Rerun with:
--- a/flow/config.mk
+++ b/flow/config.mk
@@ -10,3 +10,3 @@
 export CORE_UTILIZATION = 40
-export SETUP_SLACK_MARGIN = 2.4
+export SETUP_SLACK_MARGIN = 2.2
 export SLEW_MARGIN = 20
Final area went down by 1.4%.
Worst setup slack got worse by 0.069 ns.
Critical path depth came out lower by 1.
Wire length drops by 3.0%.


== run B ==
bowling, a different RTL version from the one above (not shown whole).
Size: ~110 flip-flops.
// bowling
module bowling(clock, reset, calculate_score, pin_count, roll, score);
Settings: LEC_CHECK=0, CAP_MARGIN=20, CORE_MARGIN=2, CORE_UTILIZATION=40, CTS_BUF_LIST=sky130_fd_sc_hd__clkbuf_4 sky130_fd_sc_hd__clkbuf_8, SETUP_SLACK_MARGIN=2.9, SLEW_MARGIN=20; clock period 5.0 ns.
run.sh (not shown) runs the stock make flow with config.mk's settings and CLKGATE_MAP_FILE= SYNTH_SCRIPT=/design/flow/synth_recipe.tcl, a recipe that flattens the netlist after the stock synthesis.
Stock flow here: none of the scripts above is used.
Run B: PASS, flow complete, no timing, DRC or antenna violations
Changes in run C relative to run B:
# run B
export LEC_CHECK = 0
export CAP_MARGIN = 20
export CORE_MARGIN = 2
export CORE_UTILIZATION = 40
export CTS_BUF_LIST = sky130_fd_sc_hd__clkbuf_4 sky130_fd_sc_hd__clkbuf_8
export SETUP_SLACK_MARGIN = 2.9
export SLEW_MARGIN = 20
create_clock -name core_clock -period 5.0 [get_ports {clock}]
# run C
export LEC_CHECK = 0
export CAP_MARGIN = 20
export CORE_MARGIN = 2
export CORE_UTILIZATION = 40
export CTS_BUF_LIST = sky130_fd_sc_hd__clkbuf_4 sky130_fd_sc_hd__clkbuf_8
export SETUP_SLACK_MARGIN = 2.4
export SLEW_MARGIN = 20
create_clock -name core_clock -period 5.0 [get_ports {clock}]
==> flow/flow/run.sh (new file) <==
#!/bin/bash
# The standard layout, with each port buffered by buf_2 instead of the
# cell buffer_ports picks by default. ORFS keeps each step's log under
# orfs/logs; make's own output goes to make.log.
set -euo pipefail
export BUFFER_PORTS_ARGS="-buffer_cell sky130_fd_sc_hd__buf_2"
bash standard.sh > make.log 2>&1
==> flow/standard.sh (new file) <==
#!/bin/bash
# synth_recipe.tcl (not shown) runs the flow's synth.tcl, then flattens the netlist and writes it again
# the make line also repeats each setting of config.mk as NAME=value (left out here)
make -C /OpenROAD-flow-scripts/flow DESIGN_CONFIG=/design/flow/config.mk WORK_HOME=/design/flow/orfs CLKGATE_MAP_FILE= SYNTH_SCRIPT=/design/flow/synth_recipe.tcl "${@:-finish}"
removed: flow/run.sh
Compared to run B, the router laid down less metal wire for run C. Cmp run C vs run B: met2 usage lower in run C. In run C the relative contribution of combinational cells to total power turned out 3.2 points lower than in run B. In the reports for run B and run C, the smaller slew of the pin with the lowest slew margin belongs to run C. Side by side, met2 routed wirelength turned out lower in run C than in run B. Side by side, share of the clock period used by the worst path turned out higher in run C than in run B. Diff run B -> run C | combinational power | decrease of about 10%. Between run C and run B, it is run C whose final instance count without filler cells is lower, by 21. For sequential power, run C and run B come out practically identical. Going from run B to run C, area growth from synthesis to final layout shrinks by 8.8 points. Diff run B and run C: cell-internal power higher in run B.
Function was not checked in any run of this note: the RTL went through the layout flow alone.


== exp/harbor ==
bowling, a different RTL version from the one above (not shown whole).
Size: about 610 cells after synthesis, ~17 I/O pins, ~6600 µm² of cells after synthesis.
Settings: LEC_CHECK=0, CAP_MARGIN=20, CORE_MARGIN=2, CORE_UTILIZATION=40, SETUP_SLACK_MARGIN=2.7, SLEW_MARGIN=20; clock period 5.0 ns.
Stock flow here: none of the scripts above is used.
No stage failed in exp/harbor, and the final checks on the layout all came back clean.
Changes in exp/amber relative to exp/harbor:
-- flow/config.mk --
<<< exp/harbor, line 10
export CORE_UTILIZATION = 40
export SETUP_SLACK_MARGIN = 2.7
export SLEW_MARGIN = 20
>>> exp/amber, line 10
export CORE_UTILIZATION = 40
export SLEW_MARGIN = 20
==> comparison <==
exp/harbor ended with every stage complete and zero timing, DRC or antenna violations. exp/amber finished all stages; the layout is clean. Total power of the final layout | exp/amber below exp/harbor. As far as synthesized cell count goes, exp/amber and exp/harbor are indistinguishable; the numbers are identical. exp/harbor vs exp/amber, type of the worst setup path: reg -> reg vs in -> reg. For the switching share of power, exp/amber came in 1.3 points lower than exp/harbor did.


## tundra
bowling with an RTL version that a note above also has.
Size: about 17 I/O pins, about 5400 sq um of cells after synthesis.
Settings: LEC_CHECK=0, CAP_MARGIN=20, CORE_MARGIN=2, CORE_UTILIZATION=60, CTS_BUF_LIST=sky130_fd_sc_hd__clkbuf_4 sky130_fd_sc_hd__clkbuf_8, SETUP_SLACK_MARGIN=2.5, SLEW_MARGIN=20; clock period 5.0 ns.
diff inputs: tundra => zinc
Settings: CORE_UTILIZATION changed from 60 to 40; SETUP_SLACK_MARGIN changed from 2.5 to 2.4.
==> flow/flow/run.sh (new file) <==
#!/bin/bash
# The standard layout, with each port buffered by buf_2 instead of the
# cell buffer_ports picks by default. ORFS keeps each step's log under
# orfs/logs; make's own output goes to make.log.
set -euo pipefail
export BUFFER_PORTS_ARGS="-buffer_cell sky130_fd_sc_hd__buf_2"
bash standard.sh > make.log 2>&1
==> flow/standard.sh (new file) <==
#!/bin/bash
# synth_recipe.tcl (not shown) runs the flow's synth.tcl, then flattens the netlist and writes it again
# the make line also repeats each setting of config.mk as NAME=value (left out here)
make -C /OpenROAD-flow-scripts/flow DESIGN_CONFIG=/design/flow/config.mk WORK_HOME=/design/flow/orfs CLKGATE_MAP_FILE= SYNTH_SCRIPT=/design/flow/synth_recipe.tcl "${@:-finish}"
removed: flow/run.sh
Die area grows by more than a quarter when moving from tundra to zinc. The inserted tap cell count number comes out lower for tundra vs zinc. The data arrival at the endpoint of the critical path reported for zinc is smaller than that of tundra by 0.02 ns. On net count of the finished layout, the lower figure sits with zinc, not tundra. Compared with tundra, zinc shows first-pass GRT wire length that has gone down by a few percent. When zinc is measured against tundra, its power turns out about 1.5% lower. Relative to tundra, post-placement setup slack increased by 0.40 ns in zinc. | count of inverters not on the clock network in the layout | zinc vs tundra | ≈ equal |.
From an optimization exercise on the open Yosys and OpenROAD flow, aimed at small area and a short achievable clock period; shortcuts taken in it are not production practice. The RTL was checked by simulation tests, not by an equivalence proof against the original design. No activity file was given, so power comes from the tool's default toggle rates.

==> try-xenon <==
## SCP
module SCP(Clock,Reset,Inst,InstAddr,FlagReg,Result_Out);
	input Clock,Reset;
	input [31:0] Inst;
	output [31:0] InstAddr;
	output reg [3:0] FlagReg;
	output [31:0] Result_Out;
	wire [1:0] Op  = Inst[27:26];
	wire       I   = Inst[25];
	wire [3:0] cmd = Inst[24:21];
	wire       S   = Inst[20];
	wire [3:0] Rn  = Inst[19:16];
	wire [3:0] Rd  = Inst[15:12];
	wire [3:0] Rm  = Inst[3:0];
	reg  [31:0] PC;
	reg  [32*15-1:0] rf;    
	reg  [32*64-1:0] dm;    
	assign InstAddr = PC;
	wire [29:0] pc_hi4 = PC[31:2] + 30'd1;
	wire [29:0] pc_hi8 = PC[31:2] + 30'd2;
	wire [31:0] PCPlus4 = {pc_hi4, PC[1:0]};
	wire [31:0] PCPlus8 = {pc_hi8, PC[1:0]};
	wire        is_mem = (Op == 2'b01);
	wire [3:0]  ra2    = is_mem ? Rd : Rm;
	wire [15:0] oh1    = 16'd1 << Rn;
	wire [15:0] oh2    = 16'd1 << ra2;
	reg [31:0] RD1, RD2;
	integer k;
	always @(*) begin
		RD1 = PCPlus8 & {32{oh1[15]}};
		RD2 = PCPlus8 & {32{oh2[15]}};
		for (k = 0; k < 15; k = k + 1) begin
  ...
==> module SCP, before the edit <==
module SCP(Clock,Reset,Inst,InstAddr,FlagReg,Result_Out);
	input Clock,Reset;
	input [31:0] Inst;
	output [31:0] InstAddr;
	output reg [3:0] FlagReg;
	output [31:0] Result_Out;
	wire [1:0] Op  = Inst[27:26];
	wire       I   = Inst[25];
	wire [3:0] cmd = Inst[24:21];
	wire       S   = Inst[20];
	wire [3:0] Rn  = Inst[19:16];
	wire [3:0] Rd  = Inst[15:12];
	wire [3:0] Rm  = Inst[3:0];
	reg  [31:0] PC;
	reg  [32*15-1:0] rf;    
	reg  [32*64-1:0] dm;    
	assign InstAddr = PC;
	wire [29:0] pc_hi4 = PC[31:2] + 30'd1;
	wire [29:0] pc_hi8 = PC[31:2] + 30'd2;
	wire [31:0] PCPlus4 = {pc_hi4, PC[1:0]};
	wire [31:0] PCPlus8 = {pc_hi8, PC[1:0]};
	wire        is_mem = (Op == 2'b01);
	wire [3:0]  ra2    = is_mem ? Rd : Rm;
	wire [15:0] oh1    = 16'd1 << Rn;
	wire [15:0] oh2    = 16'd1 << ra2;
	reg [31:0] RD1, RD2;
	integer k;
	always @(*) begin
		RD1 = PCPlus8 & {32{oh1[15]}};
		RD2 = PCPlus8 & {32{oh2[15]}};
		for (k = 0; k < 15; k = k + 1) begin
			RD1 = RD1 | (rf[32*k +: 32] & {32{oh1[k]}});
			RD2 = RD2 | (rf[32*k +: 32] & {32{oh2[k]}});
		end
	end
	wire [7:0]  addr8 = RD1[7:0] + Inst[7:0];
	wire [5:0]  widx  = addr8[7:2];
	wire [63:0] ohm   = 64'd1 << widx;
	reg  [31:0] ReadData;
	always @(*) begin
		ReadData = 32'd0;
		for (k = 0; k < 64; k = k + 1)
			ReadData = ReadData | (dm[32*k +: 32] & {32{ohm[k]}});
	end
	wire [31:0] SRD2 = Inst[5] ? (RD2 >> Inst[11:7]) : (RD2 << Inst[11:7]);
	wire        dp   = (Op == 2'b00);
	wire [31:0] B    = (dp & I) ? {24'd0, Inst[7:0]} : SRD2;
	wire        sub  = dp & ((cmd == 4'h2) | (cmd == 4'hA));
	wire [31:0] Bx   = B ^ {32{sub}};
	wire [32:0] sum  = {1'b0, RD1} + {1'b0, Bx} + {32'd0, sub};
	reg [31:0] alu;
	always @(*) begin
		if (dp && cmd == 4'h0)      alu = RD1 & B;
		else if (dp && cmd == 4'hC) alu = RD1 | B;
		else if (dp && cmd == 4'hD) alu = B;
		else                        alu = sum[31:0];
	end
	wire [31:0] Result = is_mem ? ReadData : alu;
	assign Result_Out = Result;
	wire logic_op = (cmd == 4'h0) | (cmd == 4'hC);
	wire arith_op = (cmd == 4'h2) | (cmd == 4'h4);
	wire we_nz = dp & ((S & (logic_op | arith_op)) | (cmd == 4'hA));
	wire we_cv = dp & ((S & arith_op) | (cmd == 4'hA));
	wire fN = alu[31];
	wire fZ = ~(|alu);
	wire fC = sub ? (~sum[32] | ~(|B)) : sum[32];
	wire fV = (RD1[31] == Bx[31]) & (sum[31] != RD1[31]);
	always @(posedge Clock) begin
		if (Reset) FlagReg <= 4'd0;
		else begin
			if (we_nz) FlagReg[3:2] <= {fN, fZ};
			if (we_cv) FlagReg[1:0] <= {fC, fV};
		end
	end
	wire pc_wr  = (Rd == 4'hF);
	always @(posedge Clock) begin
		if (Reset) PC <= 32'd0;
		else       PC <= pc_wr ? Result : PCPlus4;
	end
	wire reg_we = (dp & (cmd != 4'hA)) | (is_mem & S);
	wire mem_we = is_mem & ~S;
	wire [15:0] ohd = 16'd1 << Rd;
	wire [31:0] rf_wd = Reset ? 32'd0 : Result;
	wire [31:0] dm_wd = Reset ? 32'd0 : RD2;
	genvar g;
	generate
		for (g = 0; g < 15; g = g + 1) begin : regs
			always @(posedge Clock)
				if (Reset | (reg_we & ohd[g])) rf[32*g +: 32] <= rf_wd;
		end
		for (g = 0; g < 64; g = g + 1) begin : mem
			always @(posedge Clock)
				if (Reset | (mem_we & ohm[g])) dm[32*g +: 32] <= dm_wd;
		end
	endgenerate
endmodule
Settings: LEC_CHECK=0, CAP_MARGIN=20, CORE_MARGIN=2, CORE_UTILIZATION=30, SLEW_MARGIN=20; clock period 22.0 ns.
run.sh (not shown) runs the stock make flow with config.mk's settings and CLKGATE_MAP_FILE= SYNTH_SCRIPT=/design/flow/synth_recipe.tcl, a recipe that flattens the netlist after the stock synthesis.
==> inputs of try-onyx, as changes to try-xenon <==
--- a/flow/design.v
+++ b/flow/design.v
@@ -24,23 +24,30 @@
 	wire [15:0] oh1    = 16'd1 << Rn;
 	wire [15:0] oh2    = 16'd1 << ra2;
-	reg [31:0] RD1, RD2;
-	integer k;
-	always @(*) begin
-		RD1 = PCPlus8 & {32{oh1[15]}};
-		RD2 = PCPlus8 & {32{oh2[15]}};
-		for (k = 0; k < 15; k = k + 1) begin
-			RD1 = RD1 | (rf[32*k +: 32] & {32{oh1[k]}});
-			RD2 = RD2 | (rf[32*k +: 32] & {32{oh2[k]}});
+	wire [31:0] RD1, RD2;
+	genvar b, w;
+	generate
+		for (b = 0; b < 32; b = b + 1) begin : rdp
+			wire [15:0] col;
+			for (w = 0; w < 15; w = w + 1) begin : c
+				assign col[w] = rf[32*w + b];
+			end
+			assign col[15] = PCPlus8[b];
+			assign RD1[b] = |(col & oh1);
+			assign RD2[b] = |(col & oh2);
 		end
-	end
+	endgenerate
 	wire [7:0]  addr8 = RD1[7:0] + Inst[7:0];
 	wire [5:0]  widx  = addr8[7:2];
 	wire [63:0] ohm   = 64'd1 << widx;
-	reg  [31:0] ReadData;
-	always @(*) begin
-		ReadData = 32'd0;
-		for (k = 0; k < 64; k = k + 1)
-			ReadData = ReadData | (dm[32*k +: 32] & {32{ohm[k]}});
-	end
+	wire [31:0] ReadData;
+	generate
+		for (b = 0; b < 32; b = b + 1) begin : rdm
+			wire [63:0] col;
+			for (w = 0; w < 64; w = w + 1) begin : c
+				assign col[w] = dm[32*w + b];
+			end
+			assign ReadData[b] = |(col & ohm);
+		end
+	endgenerate
 	wire [31:0] SRD2 = Inst[5] ? (RD2 >> Inst[11:7]) : (RD2 << Inst[11:7]);
 	wire        dp   = (Op == 2'b00);
==> flow/flow/run.sh (new file) <==
#!/bin/bash
# Standard ORFS layout, with timing repair aimed well below the clock period.
set -euo pipefail
bash standard.sh SETUP_SLACK_MARGIN=7 finish > standard_flow.log 2>&1
==> flow/standard.sh (new file) <==
#!/bin/bash
# synth_recipe.tcl (not shown) runs the flow's synth.tcl, then flattens the netlist and writes it again
# the make line also repeats each setting of config.mk as NAME=value (left out here)
make -C /OpenROAD-flow-scripts/flow DESIGN_CONFIG=/design/flow/config.mk WORK_HOME=/design/flow/orfs CLKGATE_MAP_FILE= SYNTH_SCRIPT=/design/flow/synth_recipe.tcl "${@:-finish}"
Settings changed: ABC_AREA from default to 1, CORE_UTILIZATION 30 to 45, CTS_BUF_LIST from default to sky130_fd_sc_hd__clkbuf_4 sky130_fd_sc_hd__clkbuf_8.
removed: flow/run.sh
==> inputs of try-indigo, as changes to try-xenon <==
--- a/flow/design.v
+++ b/flow/design.v
@@ -21,26 +21,40 @@
 	wire [31:0] PCPlus8 = {pc_hi8, PC[1:0]};
 	wire        is_mem = (Op == 2'b01);
-	wire [3:0]  ra2    = is_mem ? Rd : Rm;
 	wire [15:0] oh1    = 16'd1 << Rn;
-	wire [15:0] oh2    = 16'd1 << ra2;
-	reg [31:0] RD1, RD2;
-	integer k;
-	always @(*) begin
-		RD1 = PCPlus8 & {32{oh1[15]}};
-		RD2 = PCPlus8 & {32{oh2[15]}};
-		for (k = 0; k < 15; k = k + 1) begin
-			RD1 = RD1 | (rf[32*k +: 32] & {32{oh1[k]}});
-			RD2 = RD2 | (rf[32*k +: 32] & {32{oh2[k]}});
+	wire [15:0] oh2    = 16'd1 << Rm;
+	wire [15:0] ohd    = 16'd1 << Rd;
+	wire [31:0] RD1, RD2, RD3;
+	genvar b, w, k2;
+	generate
+		for (b = 0; b < 32; b = b + 1) begin : rdp
+			wire [15:0] col;
+			for (w = 0; w < 15; w = w + 1) begin : c
+				assign col[w] = rf[32*w + b];
+			end
+			assign col[15] = PCPlus8[b];
+			assign RD1[b] = |(col & oh1);
+			assign RD2[b] = |(col & oh2);
+			assign RD3[b] = |(col & ohd);
 		end
-	end
+	endgenerate
 	wire [7:0]  addr8 = RD1[7:0] + Inst[7:0];
 	wire [5:0]  widx  = addr8[7:2];
 	wire [63:0] ohm   = 64'd1 << widx;
-	reg  [31:0] ReadData;
-	always @(*) begin
-		ReadData = 32'd0;
-		for (k = 0; k < 64; k = k + 1)
-			ReadData = ReadData | (dm[32*k +: 32] & {32{ohm[k]}});
-	end
+	wire [7:0]  ohl   = 8'd1 << widx[2:0];
+	wire [7:0]  ohh   = 8'd1 << widx[5:3];
+	wire [31:0] ReadData;
+	generate
+		for (b = 0; b < 32; b = b + 1) begin : rdm
+			wire [7:0] grp;
+			for (w = 0; w < 8; w = w + 1) begin : g
+				wire [7:0] col;
+				for (k2 = 0; k2 < 8; k2 = k2 + 1) begin : c
+					assign col[k2] = dm[32*(8*w + k2) + b];
+				end
+				assign grp[w] = |(col & ohl);
+			end
+			assign ReadData[b] = |(grp & ohh);
+		end
+	endgenerate
 	wire [31:0] SRD2 = Inst[5] ? (RD2 >> Inst[11:7]) : (RD2 << Inst[11:7]);
 	wire        dp   = (Op == 2'b00);
@@ -80,7 +94,6 @@
 	wire reg_we = (dp & (cmd != 4'hA)) | (is_mem & S);
 	wire mem_we = is_mem & ~S;
-	wire [15:0] ohd = 16'd1 << Rd;
 	wire [31:0] rf_wd = Reset ? 32'd0 : Result;
-	wire [31:0] dm_wd = Reset ? 32'd0 : RD2;
+	wire [31:0] dm_wd = Reset ? 32'd0 : RD3;
 	genvar g;
 	generate
==> flow/flow/run.sh (new file) <==
#!/bin/bash
# Standard ORFS layout, with timing repair aimed well below the clock period
# and plain buffers (not delay cells) on the ports.
set -euo pipefail
bash standard.sh SETUP_SLACK_MARGIN=8 \
  "BUFFER_PORTS_ARGS=-inputs -outputs -buffer_cell sky130_fd_sc_hd__buf_4" \
  finish > standard_flow.log 2>&1
==> flow/standard.sh (new file) <==
#!/bin/bash
# synth_recipe.tcl (not shown) runs the flow's synth.tcl, then flattens the netlist and writes it again
# the make line also repeats each setting of config.mk as NAME=value (left out here)
make -C /OpenROAD-flow-scripts/flow DESIGN_CONFIG=/design/flow/config.mk WORK_HOME=/design/flow/orfs CLKGATE_MAP_FILE= SYNTH_SCRIPT=/design/flow/synth_recipe.tcl "${@:-finish}"
Settings changed: ABC_AREA from default to 1, CORE_UTILIZATION 30 to 50, CTS_CLUSTER_DIAMETER from default to 80, CTS_CLUSTER_SIZE from default to 30.
removed: flow/run.sh
==> summary of the runs <==
- try-indigo passed the timing, DRC and antenna checks. try-onyx completed without violations. try-xenon produced a clean layout.
- The lowest combinational power belongs to try-xenon, the highest to try-indigo.
- Critical path depth, highest first: try-xenon, try-indigo, try-onyx.
- Against try-indigo, the synthesized cell count of try-onyx is lower by 5.5%.
- In try-xenon the clock-buffer cell count is higher than in try-indigo, by 164.

-- separate check: timing with driven ports --
In the flow no input, the clock included, has a driving cell. The finished layouts below were timed again as built, in two steps.
Step 1 (the two cells are an assumption about what drives the block):
set clk [get_ports {Clock}]
set_driving_cell -lib_cell sky130_fd_sc_hd__clkbuf_16 $clk
set_driving_cell -lib_cell sky130_fd_sc_hd__buf_2 [delete_from_list [all_inputs] $clk]
Step 2, shift: input delay + t, output delay - t, t = (earliest + latest rising clock arrival at the registers) / 2. This alone moves slack from input paths to output paths.
Slacks: no drivers / after step 1 / after step 2; pairs: no drivers / after step 1.
| run | shift t [ns] | setup WS [ns] | hold slack, ns | worst register clock-pin slew, ns | worst slew at a driven data input, ns |
|---|---|---|---|---|---|
| try-xenon | 0.982 | 1.609 / 1.579 / 1.579 | 0.477 / 0.477 / 0.477 | 0.07 / 0.07 | 0.20 |
| try-onyx | 1.198 | 6.938 / 6.916 / 6.916 | 0.472 / 0.472 / 0.472 | 0.09 / 0.09 | 0.15 |
| try-indigo | 0.932 | 7.855 / 7.700 / 7.700 | 0.475 / 0.475 / 0.475 | 0.12 / 0.12 | 0.30 |
After both steps every run listed still meets setup and hold. The setup slack of try-indigo, which loses most, moves by -0.155 ns with the drivers and by -0.155 ns with both steps.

**What is being asked**
List the lines of the entries that include "came".

**Task result**
Critical path depth came out lower by 1.
No stage failed in exp/harbor, and the final checks on the layout all came back clean.
exp/harbor ended with every stage complete and zero timing, DRC or antenna violations. exp/amber finished all stages; the layout is clean. Total power of the final layout | exp/amber below exp/harbor. As far as synthesized cell count goes, exp/amber and exp/harbor are indistinguishable; the numbers are identical. exp/harbor vs exp/amber, type of the worst setup path: reg -> reg vs in -> reg. For the switching share of power, exp/amber came in 1.3 points lower than exp/harbor did.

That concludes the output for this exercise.